I appreciate the insight, but I cannot put into words how not enthused I am by requiring a USB adapter to be plugged in for network connectivity… Worse yet, Lenovo whitelists their wireless cards, so you can’t really swap them besides 1 or 2 other Lenovo-specific branded chips that they allow, otherwise I would have put an Intel in and been done with it. For a company that’s pretty awesome all around, that’s one of the worst show-stopping facepalms yet. What enrages me is from the standpoint of upgradability in the business world, not even ‘oh no I can’t change my wireless card that works with Linux better.’ For example, I work at a large public school district. Say we want to put SSDs and 802.11 AC chips in our Lenovos to lengthen the lifespan? Oh wait, you can’t, because Lenovo is Lenovo. /rant. That’s the only reason I needed to justify a System76 for the next purchase.
That said, if I were to run Tumbleweed I can see it being an issue, as TW would adopt whatever new kernel gets fired down the path. 3.11, 3.12, etc. That’s what Fedora did to me. 3.9.5 to 3.9.6 to 3.9.9, each one lost wireless. That said, Fedora is somewhat known to not play well with non-free stuff, so I’m hoping that was Fedora specific for the most part. On the flip side, if I could fire up 12.3, install 3.10 kernel, grab wireless drivers, Gnome 3.8, etc., AND see that future updates (3.10.1, 3.10.2, etc) don’t break wirele ss, we just might have a winner.

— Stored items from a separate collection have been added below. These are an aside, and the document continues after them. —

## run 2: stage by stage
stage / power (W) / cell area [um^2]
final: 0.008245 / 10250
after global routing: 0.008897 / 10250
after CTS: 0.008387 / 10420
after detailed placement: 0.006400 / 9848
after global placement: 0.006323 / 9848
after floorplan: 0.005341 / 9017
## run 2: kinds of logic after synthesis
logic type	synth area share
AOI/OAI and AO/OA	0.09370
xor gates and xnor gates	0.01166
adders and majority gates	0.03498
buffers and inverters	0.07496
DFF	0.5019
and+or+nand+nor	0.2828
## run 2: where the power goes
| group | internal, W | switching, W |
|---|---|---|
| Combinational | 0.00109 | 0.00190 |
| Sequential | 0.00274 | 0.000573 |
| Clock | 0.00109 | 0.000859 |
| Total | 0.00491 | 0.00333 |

On the other hand, I still want to see if I can get this Tumbleweed thing figured out with the hangups at login. It’s strange, and suggests to me I either need to learn more about this process and what I did wrong or I need to get to reporting some bugs.
Basically if I put in an Intel wireless card, despite it fitting, the BIOS hardlocks on boot with an 1802 error, saying unsigned network card detected, please remove to continue. Lenovo has a check system to make sure that what wireless card you are putting in is exactly what they want to allow. Worse yet, I found a list of whitelisted cards for my Lenovo. There are 3. I bought an Intel chip 100% identical to the one listed in the description of acceptable cards. Unfortunately, this wireless card did not work. Why? It was an Intel that matched their description 100%. Ahh yes, but I bought an Intel wireless card, not an Intel wireless card FROM Lenovo. They must have some sort of signature upon boot to verify the chip.
I only have the one (TP model), and not sure there will be another. Nice package ootb. However, the kind of support one needs post the warranty period when components need replacing isn’t good enough (IMO), including their newish community support even wrt Windows.
Just to make sure I’m not doing something wrong, does anybody else out there have the time to spin up a 12.3 Gnome VM, port to Tumbleweed, and see if it works for you? I hate to escalate this if it’s a user error, but I also don’t want it to go unsaid if it’s something that needs to be reported.